American cinematographer (1889–1964)

John Arnold (1889–1964) was an American cinematographer. He began his career in 1914, and in the next 15 years, he shot 86 films. He also worked in film administration, directing the cinematography department at MGM, and was president of the American Society of Cinematographers from 1931 through 1937, and again from 1939 to 1941. By 1938, he was regarded as one of the most authoritative experts on cinematography. He invented several pieces of camera equipment and was awarded two Oscars, both Technical Achievement Awards. The first was in 1938 for improvements on the semi-automatic follow focus device used on motion picture cameras, while the second was in 1940 for the development of the MGM mobile camera crane.

== Career ==
=== 1910s and 1920s ===
Arnold started his career with Republic Pictures in New York City (not to be confused with Republic Pictures) in 1910. Arnold's first film was 1914's Springtime, directed by Will S. Davis and starring Florence Nash, Adele Ray, and William H. Tooker. Filming took place on location in New Orleans, Louisiana and in St. Augustine, Florida. In July 1916, he began working for Metro Pictures, his first picture being The Quitter, starring Lionel Barrymore, Marguerite Skirvin, and Paul Everton, and was directed by Charles Horan. While at Metro, he became the personal cameraman for Viola Dana, shooting every film she appeared in for the studio. In November 1919, Arnold began a new fad among cameramen, when he began to wear moleskin pants. He felt that they had the dual purpose of keeping him warm in the winter and cool in the summer. Arnold was one of the charter members of the American Society of Cinematographers in 1919.

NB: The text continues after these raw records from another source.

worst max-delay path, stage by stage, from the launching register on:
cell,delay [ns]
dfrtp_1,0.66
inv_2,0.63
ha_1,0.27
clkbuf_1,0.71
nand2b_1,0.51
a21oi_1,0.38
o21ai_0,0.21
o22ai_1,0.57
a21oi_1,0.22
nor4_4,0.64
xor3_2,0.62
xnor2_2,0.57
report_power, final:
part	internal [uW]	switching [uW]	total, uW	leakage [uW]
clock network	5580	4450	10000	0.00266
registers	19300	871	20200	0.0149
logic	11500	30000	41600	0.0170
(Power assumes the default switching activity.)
[src/rtl/bol_pkg.sv]
`default_nettype none

package bol_pkg;

  // List sizing
  localparam int CAPACITY = 16;
  localparam int IDX_W    = (CAPACITY > 1) ? $clog2(CAPACITY) : 1;
  localparam int LEN_W    = $clog2(CAPACITY + 1);

  // Item field widths
  localparam int CMD_W  = 3;
  localparam int VAL_W  = 32;
  localparam int POS_W  = 5;
  localparam int STAT_W = 2;

  // Width used to compare a position against the length
  localparam int CMP_W = (LEN_W > POS_W) ? LEN_W : POS_W;

  typedef logic [CMD_W-1:0]  cmd_t;
  typedef logic [STAT_W-1:0] status_t;

  // Command codes
  localparam cmd_t CMD_INS_FRONT  = 3'd0;
  localparam cmd_t CMD_INS_BACK   = 3'd1;
  localparam cmd_t CMD_INS_SECOND = 3'd2;
  localparam cmd_t CMD_READ_FWD   = 3'd3;
  localparam cmd_t CMD_READ_BWD   = 3'd4;
  localparam cmd_t CMD_DEL_POS    = 3'd5;
  localparam cmd_t CMD_DEL_VAL    = 3'd6;

  // Status codes
  localparam status_t ST_OK       = 2'd0;
  localparam status_t ST_NOTFOUND = 2'd1;
  localparam status_t ST_FULL     = 2'd2;
  localparam status_t ST_EMPTY    = 2'd3;

endpackage

`default_nettype wire

[src/rtl/bounded_ordered_list_engine_core.sv]
// Ordered list of signed 32-bit values in one 1-read/1-write RAM with a registered read.
// Each item sends its first result in the cycle after start at the earliest.
// Inserts and deletes move one entry at a time: a read, then a write back.
// A search reads, then compares, each entry visited; a readout reads, then sends, each element.
// busy stays high until the last result of an item is sent; results cannot be stalled.
// Synchronous reset empties the list (length to zero); RAM contents are left as they are.
`default_nettype none

module bounded_ordered_list_engine_core (
  input  wire logic                      clk,
  input  wire logic                      rst_n,
  input  wire logic                      start,
  output logic                           busy,
  input  wire logic [bol_pkg::CMD_W-1:0] in_command,
  input  wire logic signed [bol_pkg::VAL_W-1:0] in_value,
  input  wire logic [bol_pkg::POS_W-1:0] in_position,
  output logic                           out_strobe,
  output logic signed [bol_pkg::VAL_W-1:0] out_element,
  output logic                           out_last,
  output logic [bol_pkg::STAT_W-1:0]     out_status
);
  import bol_pkg::*;

  // Sequencer states
  localparam logic [3:0] S_IDLE     = 4'd0;
  localparam logic [3:0] S_SHU_RD   = 4'd1;
  localparam logic [3:0] S_SHU_WR   = 4'd2;
  localparam logic [3:0] S_INS_WR   = 4'd3;
  localparam logic [3:0] S_OUT_RD   = 4'd4;
  localparam logic [3:0] S_OUT_EM   = 4'd5;
  localparam logic [3:0] S_SRCH_RD  = 4'd6;
  localparam logic [3:0] S_SRCH_CMP = 4'd7;
  localparam logic [3:0] S_REM_RD   = 4'd8;
  localparam logic [3:0] S_REM_WR   = 4'd9;

  logic [3:0]       state_r, state_nxt;
  logic [LEN_W-1:0] len_r, len_nxt;
  logic [LEN_W-1:0] cur_r, cur_nxt;
  logic [LEN_W-1:0] end_r, end_nxt;
  cmd_t             cmd_r, cmd_nxt;
  logic [VAL_W-1:0] val_r, val_nxt;

  logic             ostb_r, ostb_nxt;
  logic [VAL_W-1:0] oel_r, oel_nxt;
  logic             olast_r, olast_nxt;
  status_t          ost_r, ost_nxt;

  // Entry store
  logic [VAL_W-1:0] mem [CAPACITY];
  logic             mem_we;
  logic [IDX_W-1:0] mem_waddr;
  logic [VAL_W-1:0] mem_wdata;
  logic [IDX_W-1:0] mem_raddr;
  logic [VAL_W-1:0] rdata_r;

  // Helper sums on the cursor and length
  logic [LEN_W-1:0] cur_inc, cur_inc2, cur_dec, len_dec, rev_idx;
  logic [CMP_W-1:0] pos_ext, len_ext;
  logic             full, empty;

  assign cur_inc  = cur_r + LEN_W'(1);
  assign cur_inc2 = cur_r + LEN_W'(2);
  assign cur_dec  = cur_r - LEN_W'(1);
  assign len_dec  = len_r - LEN_W'(1);
  assign rev_idx  = len_dec - cur_r;
  assign pos_ext  = CMP_W'(in_position);
  assign len_ext  = CMP_W'(len_r);
  assign full     = (len_r == LEN_W'(CAPACITY));
  assign empty    = (len_r == '0);

  // Next-state and datapath control
  always_comb begin
    state_nxt = state_r;
    len_nxt   = len_r;
    cur_nxt   = cur_r;
    end_nxt   = end_r;
    cmd_nxt   = cmd_r;
    val_nxt   = val_r;
    ostb_nxt  = 1'b0;
    oel_nxt   = '0;
    olast_nxt = 1'b1;
    ost_nxt   = ST_OK;
    mem_we    = 1'b0;
    mem_waddr = cur_r[IDX_W-1:0];
    mem_wdata = rdata_r;
    mem_raddr = cur_r[IDX_W-1:0];

    case (state_r)
      S_IDLE: begin
        if (start) begin
          cmd_nxt = in_command;
          val_nxt = in_value;
          case (in_command)
            CMD_INS_FRONT, CMD_INS_BACK, CMD_INS_SECOND: begin
              if (full) begin
                ostb_nxt = 1'b1;
                ost_nxt  = ST_FULL;
              end else begin
                // insertion index
                if (in_command == CMD_INS_FRONT) begin
                  end_nxt = '0;
                end else if (in_command == CMD_INS_BACK || len_r < LEN_W'(2)) begin
                  end_nxt = len_r;
                end else begin
                  end_nxt = LEN_W'(1);
                end
                cur_nxt   = len_r;
                state_nxt = (end_nxt == len_r) ? S_INS_WR : S_SHU_RD;
              end
            end
            CMD_READ_FWD, CMD_READ_BWD: begin
              if (empty) begin
                ostb_nxt = 1'b1;
                ost_nxt  = ST_EMPTY;
              end else begin
                cur_nxt   = '0;
                state_nxt = S_OUT_RD;
              end
            end
            CMD_DEL_POS: begin
              if (empty) begin
                ostb_nxt = 1'b1;
                ost_nxt  = ST_EMPTY;
              end else if (pos_ext == '0 || pos_ext > len_ext) begin
                ostb_nxt = 1'b1;
                ost_nxt  = ST_NOTFOUND;
              end else if (pos_ext == len_ext) begin
                // removing the back entry needs no moves
                len_nxt  = len_dec;
                ostb_nxt = 1'b1;
              end else begin
                cur_nxt   = LEN_W'(pos_ext - CMP_W'(1));
                state_nxt = S_REM_RD;
              end
            end
            CMD_DEL_VAL: begin
              if (empty) begin
                ostb_nxt = 1'b1;
                ost_nxt  = ST_EMPTY;
              end else begin
                cur_nxt   = '0;
                state_nxt = S_SRCH_RD;
              end
            end
            default: begin
              ostb_nxt = 1'b1;
              ost_nxt  = ST_NOTFOUND;
            end
          endcase
        end
      end

      // Open a gap: move entry cur-1 up to cur
      S_SHU_RD: begin
        mem_raddr = cur_dec[IDX_W-1:0];
        state_nxt = S_SHU_WR;
      end
      S_SHU_WR: begin
        mem_we    = 1'b1;
        mem_waddr = cur_r[IDX_W-1:0];
        mem_wdata = rdata_r;
        cur_nxt   = cur_dec;
        state_nxt = (cur_dec == end_r) ? S_INS_WR : S_SHU_RD;
      end
      S_INS_WR: begin
        mem_we    = 1'b1;
        mem_waddr = end_r[IDX_W-1:0];
        mem_wdata = val_r;
        len_nxt   = len_r + LEN_W'(1);
        ostb_nxt  = 1'b1;
        state_nxt = S_IDLE;
      end

      // Readout, one element at a time: read, then emit
      S_OUT_RD: begin
        mem_raddr = (cmd_r == CMD_READ_FWD) ? cur_r[IDX_W-1:0] : rev_idx[IDX_W-1:0];
        state_nxt = S_OUT_EM;
      end
      S_OUT_EM: begin
        ostb_nxt  = 1'b1;
        oel_nxt   = rdata_r;
        olast_nxt = (cur_inc == len_r);
        cur_nxt   = cur_inc;
        state_nxt = (cur_inc == len_r) ? S_IDLE : S_OUT_RD;
      end

      // Linear search for the first match
      S_SRCH_RD: begin
        mem_raddr = cur_r[IDX_W-1:0];
        state_nxt = S_SRCH_CMP;
      end
      S_SRCH_CMP: begin
        if (rdata_r == val_r) begin
          if (cur_inc == len_r) begin
            len_nxt   = len_dec;
            ostb_nxt  = 1'b1;
            state_nxt = S_IDLE;
          end else begin
            state_nxt = S_REM_RD;
          end
        end else if (cur_inc == len_r) begin
          ostb_nxt  = 1'b1;
          ost_nxt   = ST_NOTFOUND;
          state_nxt = S_IDLE;
        end else begin
          cur_nxt   = cur_inc;
          state_nxt = S_SRCH_RD;
        end
      end

      // Close the gap: move entry cur+1 down to cur
      S_REM_RD: begin
        mem_raddr = cur_inc[IDX_W-1:0];
        state_nxt = S_REM_WR;
      end
      S_REM_WR: begin
        mem_we    = 1'b1;
        mem_waddr = cur_r[IDX_W-1:0];
        mem_wdata = rdata_r;
        cur_nxt   = cur_inc;
        if (cur_inc2 == len_r) begin
          len_nxt   = len_dec;
          ostb_nxt  = 1'b1;
          state_nxt = S_IDLE;
        end else begin
          state_nxt = S_REM_RD;
        end
      end

      default: begin
        state_nxt = S_IDLE;
      end
    endcase
  end

  // Entry RAM, registered read
  always_ff @(posedge clk) begin
    if (mem_we) begin
      mem[mem_waddr] <= mem_wdata;
    end
    rdata_r <= mem[mem_raddr];
  end

  // Control registers
  always_ff @(posedge clk) begin
    if (!rst_n) begin
      state_r <= S_IDLE;
      len_r   <= '0;
      ostb_r  <= 1'b0;
    end else begin
      state_r <= state_nxt;
      len_r   <= len_nxt;
      ostb_r  <= ostb_nxt;
    end
  end

  // Payload registers
  always_ff @(posedge clk) begin
    cur_r   <= cur_nxt;
    end_r   <= end_nxt;
    cmd_r   <= cmd_nxt;
    val_r   <= val_nxt;
    oel_r   <= oel_nxt;
    olast_r <= olast_nxt;
    ost_r   <= ost_nxt;
  end

  assign busy        = (state_r != S_IDLE);
  assign out_strobe  = ostb_r;
  assign out_element = oel_r;
  assign out_last    = olast_r;
  assign out_status  = ost_r;

endmodule

`default_nettype wire

[config.mk]
export PLATFORM = sky130hd
export DESIGN_NAME = bounded_ordered_list_engine_core
export DESIGN_NICKNAME = d
export VERILOG_FILES = /design/src/rtl/bol_pkg.sv /design/src/rtl/bounded_ordered_list_engine_core.sv
export SDC_FILE = /design/constraint.sdc
export NUM_CORES = 1
export LEC_CHECK = 0
export BUFFER_PORTS_ARGS = -buffer_cell sky130_fd_sc_hd__buf_4
export CORE_ASPECT_RATIO = 1.75
export CORE_MARGIN = 5
export CORE_UTILIZATION = 57
export DETAILED_ROUTE_END_ITERATION = 12
export PLACE_DENSITY = 0.73
export RECOVER_POWER = 50
export SKIP_CTS_REPAIR_TIMING = 1
export SLEW_MARGIN = 20
export SYNTH_ARGS = -nofsm -noshare
export SYNTH_HDL_FRONTEND = slang
export SYNTH_SLANG_ARGS = --single-unit
[constraint.sdc]
create_clock -name clk -period 4.3 [get_ports clk]
set_input_delay 0.86 -clock clk [delete_from_list [all_inputs] [get_ports clk]]
set_output_delay 0.86 -clock clk [all_outputs]
set_load 0.01 [all_outputs]
==> summary.md <==
| Metric | Value |
|---|---|
| Status | finished, violations left |
| Failing checks | max-capacitance violations, max-slew violations |
| NumNets Final | between 1,500 and 2,000 |
| Fillers | around 3,200 |
| Reg2reg end | mem[1][28] |
| Critical Path Source | state_r[0] |
| Most common cell in the synthesized netlist | edfxtp_1 |
| CP delay by family, top | simple AND/OR/NAND/NOR gates |
| Final Hold Fails | 0 |
| R2r setup slk | roughly 0.58 ns |
| Cell variety after synth | 68 |
| Vias per cell | between 6 and 7 |
| Synth Flop Type | edfxtp_1 |
| Worst Hold Class | in -> reg |
| Static Leak | a little over 0.01 uW |
| Initial DRC count | around 1,200 |
| Ranking of synthesized cells by area | edfxtp_1 65%, mux2i_1 9.9%, dfxtp_1 6.0% |
| DR WL/cell | 26.6 um |
| Crit path max-delay cell type | nor2_1 |
| Remaining DRCs | 0 |
| Period utilisation layout | between 80 and 90% |
| GRT Total Usage | between 20% and 30% |
| Post-synth EDFFs | 557 |
| Crit path cell chain | buf_4, nand2b_1, nor2_4, a21o_1, nand2_1, nor2_1, buf_12 |
| First-pass GRT wire length | around 93,000 um |
| Syn avg cell area | between 15 and 20 sq um |
| VDD IR max | between 500 and 600 uV |
| Post-synth ARST share | 0% |
| Ports | 80 |
| Clock root buffer | clkbuf_16 |
| Clock share of power | 23.6% |
| Pint | roughly 14,000 uW |
| HPWL Detailed | between 30,000 and 40,000 um |
| Fin. max-slew vios | just under 70 |
| Vias in the first global route | around 15,000 |
| Kind of start point of the critical path | flop |
| Worst skew pair latency | 0.60 ns |
| Layout cell share with drive strength beyond 1 | between 10% and 20% |
| Max_slew headroom | -29.3% |
| Die Height | 291 um |
| Mapped Cells | approximately 1,600 |
| Vias | approximately 15,000 |
| Worst r2r src | state_r[0] |
| Synthesis-to-layout area growth | 12.7% |
| Highest Clock Rate | roughly 270 MHz |
| Net count after synthesis | 1,699 |
| TritonCTS Buffers | 55 |
| Synth top cells by count | 557 x edfxtp_1, 256 x mux2i_1, 131 x o22ai_1 |
| Required time worst endpoint | between 4 and 5 ns |
| Critical path capture point | mem[1][28] |
| CTS tree | built |
| Gpl congestion | 0.904 |
| Hold Crit Start | in_value[30] |
| Worst-path clk slew | approximately 0.07 ns |
| Critical path buffers and inverters | 2 |
| Port bufs | between 70 and 80 |
| Cell taking the most area after synthesis | edfxtp_1 |
| Comb power frac | ~38% |
| Final non-filler cell total | between 2,000 and 2,500 |
| Initial antenna violation count | 2 |
| Setup TNS | 0 ns |
| Die Width | approximately 170 um |
| Setup crit end kind | flop |
| Max-cap violations | 2 |
| Yosys top cell area share | between 60 and 70% |
| Count of final setup violators | 0 |
| Placed Instances | around 2,200 |
| Sequential Power Share | around two fifths |
| Post-synthesis sequential area ratio | a little over 70% |
| Rows | a little over 100 |
| Seq cells post-synth | approximately 630 |
| RSZ-0062 raised after global routing | false |
| CTS sink cnt | about 630 |
| Levels on crit path | 7 |
| Slew @ Worst Pin | 1.94 ns |
| Longest Clk Path Bufs | 3 |
| Sw Ratio | roughly 36% |
| Critical Path Fanout Max | 22 |
| Pwr/cell area | roughly 750 mW/mm^2 |
| Final WL | 62,400 um |
| Htree depth | 2 |
| Iteration count of the initial detailed-routing pass | 5 |
| Final critical-path required period | roughly 3.7 ns |
| Critical path class | reg -> reg |
| Crit path DAT | 4.00 ns |
| Max Clock Skew | 0.0227 ns |
| Netlist Area Pre-Place | approximately 0.026 sq mm |
| Largest net degree at the start of global routing | 56 |
| Slowest stage delay, CP | 1.07 ns |
| Sw power | roughly 7800 uW |
| Yosys warns | 0 |
| Final Util | 64.6% |
| Routed Antenna Nets | 0 |
| Path depth of the worst reg2reg path | 7 |
| Initial cell density of the core | 57.3% |
| Total grt overflow | 0 |
| DIE AREA | between 0.04 and 0.05 sq mm |
| Core Box Area | around 0.045 sq mm |
==> how the worst min path moves through the flow <==
stage | slack [ns] | endpoint | depth (start not counted)
6_report | 0.45 | val_r[30] | 1
5_1_grt | 0.43 | val_r[18] | 1
4_1_cts | 0.41 | val_r[16] | 1
3_5_place_dp | 0.50 | out_element[26] | 1
3_3_place_gp | 0.50 | out_element[25] | 1
2_1_floorplan | 0.47 | out_element[31] | 1
==> power groups by stage <==
stage	Clock (uW)	Combinational [uW]	Sequential, uW
floorplan	0	5900	8320
global placement	0	7990	8510
detailed placement	0	8210	8520
CTS	5170	8240	8390
global route	5420	8710	8440
finish	5110	8160	8410
==> through the flow <==
stage	worst slack (ns)	hold WS, ns	total power [uW]	area (sq um)
2_1_floorplan	0.809	0.469	14200	25800
3_3_place_gp	0.844	0.504	16500	27300
3_5_place_dp	0.672	0.504	16700	27300
4_1_cts	0.646	0.409	21800	29200
5_1_grt	0.329	0.434	22600	29100
6_report	0.578	0.454	21700	29100
==> sequential cells by signal, indices dropped and copies added, names as in the netlist <==
signal	flops
cmd_r	3
cur_r	5
end_r	5
len_ext	5
mem	512
out_element	32
out_last	1
out_status	2
out_strobe	1
rdata_r	32
state_r	4
val_r	32
==> metal layers <==
layer	vias to the layer above	part of all wire, %	wire length [um]	GRT usage, %
met4	0	5.3	3320	11.8
met1	7438	37	22900	29.8
met5	-	0	0	0
met3	167	4.9	3070	3.59
li1	6549	-	-	-
met2	515	53	33100	44.1
==> cells by family (layout without fill, tap and decap cells) <==
logic type / count (synthesis) / count (layout) / share of synthesized area, %
compound gates: 289 / 289 / 7.86
xor+xnor: 60 / 60 / 2.04
fa+ha+maj: 19 / 19 / 0.952
buf+inv: 111 / 246 / 2.24
flops: 634 / 634 / 70.9
mux: 289 / 289 / 11.4
other cells: 0 / 1 / 0
simple gates: 235 / 235 / 4.65
==> placed cells by master (no fill, tap or decap), types with 16 or more instances in the layout <==
cell,instances
o21ai_0,16
clkbuf_4,32
a211oi_2,28
clkbuf_16,58
nand2_1,41
a21oi_1,50
edfxtp_1,557
ha_1,18
xnor2_1,17
mux2i_1,256
nor2_1,59
xor2_1,43
o22ai_1,131
dfxtp_1,77
clkbuf_1,52
mux2_1,30
inv_1,19
buf_4,34
and2_0,27
==> layout make-up <==
class,count,area [sq um],share of cell area (%)
Clock inverter,27,295,1.02
Clock buffer,77,1600,5.52
Tap cell,577,722,2.48
Timing Repair Buffer,123,977,3.36
Multi-Input combinational cell,892,7120,24.5
Antenna cell,1,2.50,0.00861
Inverter,19,71.3,0.245
Sequential cell,634,18300,62.9
Power figures use the tool's default switching activity.
interface scb_cfg_if import scb_pkg::*; ();
	logic                   valid;
	logic                   ready;
	logic [CFG_INDEX_W-1:0] index;
	logic [CFG_DATA_W-1:0]  data;

	modport source (output valid, output index, output data, input ready);
	modport sink (input valid, input index, input data, output ready);
endinterface
[config.mk]
export PLATFORM = sky130hd
export DESIGN_NAME = qlte_ctrl
export DESIGN_NICKNAME = d
export VERILOG_FILES = /design/src/rtl/qlte_pkg.sv /design/src/rtl/qlte_ctrl.sv
export SDC_FILE = /design/constraint.sdc
export NUM_CORES = 1
export LEC_CHECK = 0
export BUFFER_PORTS_ARGS = -buffer_cell sky130_fd_sc_hd__buf_4
export CAP_MARGIN = 20
export CORE_MARGIN = 5
export CORE_UTILIZATION = 50
export DETAILED_ROUTE_END_ITERATION = 6
export PLACE_DENSITY = 0.78
export SKIP_CTS_REPAIR_TIMING = 1
export SYNTH_ARGS = -nofsm -noshare
export SYNTH_HDL_FRONTEND = slang
export SYNTH_SLANG_ARGS = --single-unit
export TNS_END_PERCENT = 10
[constraint.sdc]
create_clock -name i_clk -period 1.6 [get_ports i_clk]
set_input_delay 0.24 -clock i_clk [delete_from_list [all_inputs] [get_ports i_clk]]
set_output_delay 0.24 -clock i_clk [all_outputs]
set_load 0.03 [all_outputs]
[src/rtl/qlte_pkg.sv]
// shared types and constants for the q-learning table engine
`timescale 1ns / 1ps

package qlte_pkg;

    localparam int DW  = 32;   // table value width, signed q16.16
    localparam int IW  = 9;    // state index width
    localparam int AXW = 3;    // action field width
    localparam int RW  = 16;   // rate and coefficient width, q0.16
    localparam int CIW = 3;    // config index width
    localparam int CDW = 32;   // config data width

    localparam logic [DW-1:0] INIT_VALUE = 32'h0000_8000;
    localparam logic [31:0]   LFSR_MASK  = 32'hA300_0000;

    localparam logic [6:0] REROLL_PERCENT = 7'd70;
    localparam logic [6:0] REROLL_SCALE   = 7'd100;

    // register reset values
    localparam logic [RW-1:0]  RST_LEARN_RATE    = 16'd9830;
    localparam logic [RW-1:0]  RST_DISCOUNT      = 16'd58982;
    localparam logic [RW-1:0]  RST_EXPLORE_FLOOR = 16'd3277;
    localparam logic [RW-1:0]  RST_EXPLORE_DECAY = 16'd65470;
    localparam logic [RW-1:0]  RST_EXPLORE_START = 16'd26214;
    localparam logic [CDW-1:0] RST_RNG_SEED      = 32'd1;

    // register indexes
    localparam logic [CIW-1:0] REG_LEARN_RATE    = 3'd0;
    localparam logic [CIW-1:0] REG_DISCOUNT      = 3'd1;
    localparam logic [CIW-1:0] REG_EXPLORE_FLOOR = 3'd2;
    localparam logic [CIW-1:0] REG_EXPLORE_DECAY = 3'd3;
    localparam logic [CIW-1:0] REG_EXPLORE_START = 3'd4;
    localparam logic [CIW-1:0] REG_RNG_SEED      = 3'd5;

    typedef struct packed {
        logic load;          // latch a new item
        logic idx_reduce;    // fold state indexes into range
        logic rng_step;      // advance the lfsr by half a draw
        logic explore_test;  // record explore decision
        logic pick_action;   // record a random action
        logic rd_en;         // table read
        logic rd_row_next;   // read from the next-state row
        logic rd_old;        // read the entry being updated
        logic scan;          // fold read data into running maximum
        logic scan_arg;      // keep the argmax as chosen action
        logic mul_g;         // capture old value and discounted maximum
        logic mul_d;         // scaled temporal difference
        logic write_new;     // saturate and write back
        logic decay;         // decay exploration rate, count update
        logic clr_step;      // one entry of the fill sweep
    } t_dp_cmd;

    typedef struct packed {
        logic is_update;
        logic act_ok;
        logic idx_big;
        logic explore_hit;
        logic action_last;
        logic reroll_hit;
        logic clr_last;
    } t_dp_status;

endpackage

He continued at Metro throughout the 1910s and into the 1920s. In April 1922, he went over to Fox Films to shoot Very Truly Yours, directed by Harry Beaumont, before returning to Metro in May to film Viola Dana's next picture, Seeing's Believing. By 1922, he had filmed every single one of Viola Dana's pictures for Metro, and had helmed the camera for 47 films for Metro. Arnold, accompanied by his wife, went on location in February 1923 to shoot the film The Fog.

It is very seldom that the photography is praised in a poorly directed picture. The perfect picture results from close co-operation between the cameraman and the director.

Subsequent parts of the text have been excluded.